On August 25, 2012, Punto was traded to the Los Angeles Dodgers (along with Josh Beckett, Carl Crawford and Adrián González and $11 million in cash) for James Loney, Iván DeJesús, Jr., Allen Webster and two players to be named later (Jerry Sands and Rubby De La Rosa). He appeared in 22 games with the Dodgers and hit .286. Due to the nature of the trade involving many high-profile and expensive players and highly-touted prospects, the trade has sometimes been ironically referred to as “The Nick Punto Trade”.

Punto represented Italy in the 2013 World Baseball Classic in March 2013. He hit .421 (8-for-19) in five games.

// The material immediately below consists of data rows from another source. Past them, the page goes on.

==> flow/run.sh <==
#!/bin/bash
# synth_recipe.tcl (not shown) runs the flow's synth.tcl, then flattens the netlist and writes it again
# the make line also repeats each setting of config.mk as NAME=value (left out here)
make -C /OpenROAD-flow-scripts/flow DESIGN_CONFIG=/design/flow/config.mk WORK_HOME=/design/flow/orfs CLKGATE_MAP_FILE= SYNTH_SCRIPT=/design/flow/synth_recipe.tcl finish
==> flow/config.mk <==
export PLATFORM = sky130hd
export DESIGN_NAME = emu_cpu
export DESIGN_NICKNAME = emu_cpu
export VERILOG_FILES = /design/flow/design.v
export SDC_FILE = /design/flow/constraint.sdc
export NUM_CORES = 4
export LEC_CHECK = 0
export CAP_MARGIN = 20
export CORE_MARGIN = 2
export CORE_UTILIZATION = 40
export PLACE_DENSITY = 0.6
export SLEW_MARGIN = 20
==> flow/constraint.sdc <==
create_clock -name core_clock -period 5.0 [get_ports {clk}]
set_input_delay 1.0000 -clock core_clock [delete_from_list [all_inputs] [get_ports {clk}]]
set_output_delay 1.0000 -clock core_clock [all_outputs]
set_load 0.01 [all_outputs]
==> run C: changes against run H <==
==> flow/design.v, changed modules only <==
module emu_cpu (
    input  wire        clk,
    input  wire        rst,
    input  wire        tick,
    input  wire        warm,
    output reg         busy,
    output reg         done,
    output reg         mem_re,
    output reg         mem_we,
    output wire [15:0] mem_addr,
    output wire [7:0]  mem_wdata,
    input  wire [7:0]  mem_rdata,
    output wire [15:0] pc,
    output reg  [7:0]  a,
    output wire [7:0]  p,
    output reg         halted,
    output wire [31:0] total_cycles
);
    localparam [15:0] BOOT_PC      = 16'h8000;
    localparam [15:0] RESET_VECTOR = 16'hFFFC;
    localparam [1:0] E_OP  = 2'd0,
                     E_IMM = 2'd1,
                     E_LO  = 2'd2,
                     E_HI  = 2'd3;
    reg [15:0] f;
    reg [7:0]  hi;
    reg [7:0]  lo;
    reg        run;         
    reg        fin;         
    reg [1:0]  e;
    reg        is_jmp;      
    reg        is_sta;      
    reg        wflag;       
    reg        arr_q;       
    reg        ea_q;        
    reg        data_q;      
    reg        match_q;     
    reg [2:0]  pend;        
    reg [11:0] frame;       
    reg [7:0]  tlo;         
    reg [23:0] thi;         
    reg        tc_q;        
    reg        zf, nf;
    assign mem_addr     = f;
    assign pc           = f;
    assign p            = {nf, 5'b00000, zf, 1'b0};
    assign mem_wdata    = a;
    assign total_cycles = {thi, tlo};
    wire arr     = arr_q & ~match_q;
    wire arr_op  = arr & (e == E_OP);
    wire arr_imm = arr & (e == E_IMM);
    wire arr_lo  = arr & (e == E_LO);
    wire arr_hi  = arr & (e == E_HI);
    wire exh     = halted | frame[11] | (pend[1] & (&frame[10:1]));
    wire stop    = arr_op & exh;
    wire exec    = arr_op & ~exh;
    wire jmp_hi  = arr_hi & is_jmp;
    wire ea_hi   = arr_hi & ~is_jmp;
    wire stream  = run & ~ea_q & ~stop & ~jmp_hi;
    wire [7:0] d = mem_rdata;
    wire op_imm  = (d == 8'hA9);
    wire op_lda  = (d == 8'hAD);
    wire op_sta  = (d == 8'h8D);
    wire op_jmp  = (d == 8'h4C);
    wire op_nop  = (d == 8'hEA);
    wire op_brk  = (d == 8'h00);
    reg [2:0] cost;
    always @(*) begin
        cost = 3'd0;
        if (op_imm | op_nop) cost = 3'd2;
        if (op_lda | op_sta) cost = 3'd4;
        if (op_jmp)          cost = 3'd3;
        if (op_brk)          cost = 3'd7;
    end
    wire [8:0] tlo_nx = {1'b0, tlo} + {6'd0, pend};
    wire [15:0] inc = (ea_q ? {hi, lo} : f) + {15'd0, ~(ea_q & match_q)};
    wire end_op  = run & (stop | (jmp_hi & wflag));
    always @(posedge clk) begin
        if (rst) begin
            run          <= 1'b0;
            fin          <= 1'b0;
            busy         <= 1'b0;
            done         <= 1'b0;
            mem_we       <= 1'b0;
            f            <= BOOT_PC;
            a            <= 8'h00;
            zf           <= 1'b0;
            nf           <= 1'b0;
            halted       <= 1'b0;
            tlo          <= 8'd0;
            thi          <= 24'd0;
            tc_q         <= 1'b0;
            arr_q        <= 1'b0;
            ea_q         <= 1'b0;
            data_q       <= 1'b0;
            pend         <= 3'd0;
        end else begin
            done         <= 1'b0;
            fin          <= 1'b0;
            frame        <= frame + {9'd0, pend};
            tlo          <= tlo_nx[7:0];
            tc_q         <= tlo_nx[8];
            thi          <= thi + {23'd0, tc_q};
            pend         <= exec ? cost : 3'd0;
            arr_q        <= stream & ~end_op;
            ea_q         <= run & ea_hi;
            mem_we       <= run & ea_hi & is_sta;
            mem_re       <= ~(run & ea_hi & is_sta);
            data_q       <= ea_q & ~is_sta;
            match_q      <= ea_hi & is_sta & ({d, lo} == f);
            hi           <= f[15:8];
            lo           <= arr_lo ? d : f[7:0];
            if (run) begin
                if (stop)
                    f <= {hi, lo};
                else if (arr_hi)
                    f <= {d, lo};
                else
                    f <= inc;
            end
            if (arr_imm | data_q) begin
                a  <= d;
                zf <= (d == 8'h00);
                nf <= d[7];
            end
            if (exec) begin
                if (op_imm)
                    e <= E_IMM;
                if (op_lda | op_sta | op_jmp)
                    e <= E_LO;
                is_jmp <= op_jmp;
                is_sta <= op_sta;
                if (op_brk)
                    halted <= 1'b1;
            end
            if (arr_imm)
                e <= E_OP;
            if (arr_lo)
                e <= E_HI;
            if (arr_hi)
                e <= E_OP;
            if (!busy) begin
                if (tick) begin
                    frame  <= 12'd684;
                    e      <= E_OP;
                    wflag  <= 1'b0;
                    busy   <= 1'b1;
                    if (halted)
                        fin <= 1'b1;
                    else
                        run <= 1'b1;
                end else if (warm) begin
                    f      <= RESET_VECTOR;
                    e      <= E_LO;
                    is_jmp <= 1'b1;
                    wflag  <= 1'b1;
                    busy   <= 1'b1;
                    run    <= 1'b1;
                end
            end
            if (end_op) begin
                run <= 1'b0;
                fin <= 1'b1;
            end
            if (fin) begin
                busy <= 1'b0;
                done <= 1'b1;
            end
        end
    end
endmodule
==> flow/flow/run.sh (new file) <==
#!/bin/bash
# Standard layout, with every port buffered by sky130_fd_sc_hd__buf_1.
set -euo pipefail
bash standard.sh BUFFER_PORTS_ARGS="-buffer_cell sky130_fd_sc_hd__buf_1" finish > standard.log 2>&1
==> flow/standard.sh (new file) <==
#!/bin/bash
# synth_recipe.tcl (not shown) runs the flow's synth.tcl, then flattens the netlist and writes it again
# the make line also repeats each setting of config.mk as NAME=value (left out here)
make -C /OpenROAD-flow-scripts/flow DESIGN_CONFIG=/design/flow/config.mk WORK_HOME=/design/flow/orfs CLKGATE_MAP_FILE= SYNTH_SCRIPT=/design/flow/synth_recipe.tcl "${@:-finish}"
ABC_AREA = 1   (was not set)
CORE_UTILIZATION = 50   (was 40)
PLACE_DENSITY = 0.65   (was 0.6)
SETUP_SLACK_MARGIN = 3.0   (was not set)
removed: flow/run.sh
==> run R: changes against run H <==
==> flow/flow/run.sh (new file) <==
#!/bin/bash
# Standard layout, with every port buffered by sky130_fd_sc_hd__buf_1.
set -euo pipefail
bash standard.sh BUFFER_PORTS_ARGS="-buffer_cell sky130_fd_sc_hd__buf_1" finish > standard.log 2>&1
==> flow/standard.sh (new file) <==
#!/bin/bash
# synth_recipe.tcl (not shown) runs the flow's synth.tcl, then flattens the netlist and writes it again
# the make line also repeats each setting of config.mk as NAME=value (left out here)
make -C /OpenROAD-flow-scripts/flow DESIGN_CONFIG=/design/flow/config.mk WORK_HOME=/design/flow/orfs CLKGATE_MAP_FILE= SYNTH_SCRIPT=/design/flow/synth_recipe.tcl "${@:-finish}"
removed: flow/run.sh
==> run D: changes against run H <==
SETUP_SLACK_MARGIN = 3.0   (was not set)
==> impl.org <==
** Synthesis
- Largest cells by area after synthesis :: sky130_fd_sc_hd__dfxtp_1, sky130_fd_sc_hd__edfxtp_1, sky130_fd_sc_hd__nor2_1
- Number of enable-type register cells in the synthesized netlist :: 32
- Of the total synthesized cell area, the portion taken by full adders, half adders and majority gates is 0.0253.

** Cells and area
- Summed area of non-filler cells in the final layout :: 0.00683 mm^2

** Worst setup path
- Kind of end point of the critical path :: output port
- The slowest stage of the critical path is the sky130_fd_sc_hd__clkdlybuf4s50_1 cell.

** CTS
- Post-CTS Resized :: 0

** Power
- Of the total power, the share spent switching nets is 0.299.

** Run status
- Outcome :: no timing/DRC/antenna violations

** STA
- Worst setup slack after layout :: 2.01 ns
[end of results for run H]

In the 2013 season, Punto saw extensive time at shortstop due to injuries to Hanley Ramírez. He appeared in 116 games, his most since 2009, and hit .255 with two home runs, 21 RBI and 34 runs.

On September 16, 2013, Punto led off a game against the Arizona Diamondbacks with a single to center field off of Trevor Cahill. Despite the fact that the ball traveled into the outfield, Punto made a headfirst slide into first base anyway.

===Oakland Athletics (2014)===
On November 13, 2013, Punto agreed to a one-year, $3 million contract with the Oakland Athletics, that included a vesting option for 2015. His numbers dropped off from the year before, as he hit just .207 with two home runs and 14 RBI in 73 games.

Punto's option for the 2015 season vested but the Athletics released him on December 19, 2014.

===Arizona Diamondbacks===
On January 7, 2015, Punto signed a minor league contract with the Arizona Diamondbacks that included an invitation to spring training. However, on February 20, Punto informed the Diamondbacks that he would not be reporting to spring training and would be taking the year off from baseball, though he was not officially retiring. He officially announced his retirement from baseball on February 18, 2016.

==Coaching career==
On January 9, 2025, it was announced that Punto would be joining the major league coaching staff of the San Diego Padres. He was given the role of infield coach prior to the 2026 season.

==Honors==

Punto was inducted into the Saddleback College Athletics Hall of Fame, joining notable former Saddleback and MLB players Tim Wallach and Mark Grace.

==Personal life==
Punto and his wife, Natalie, have three children.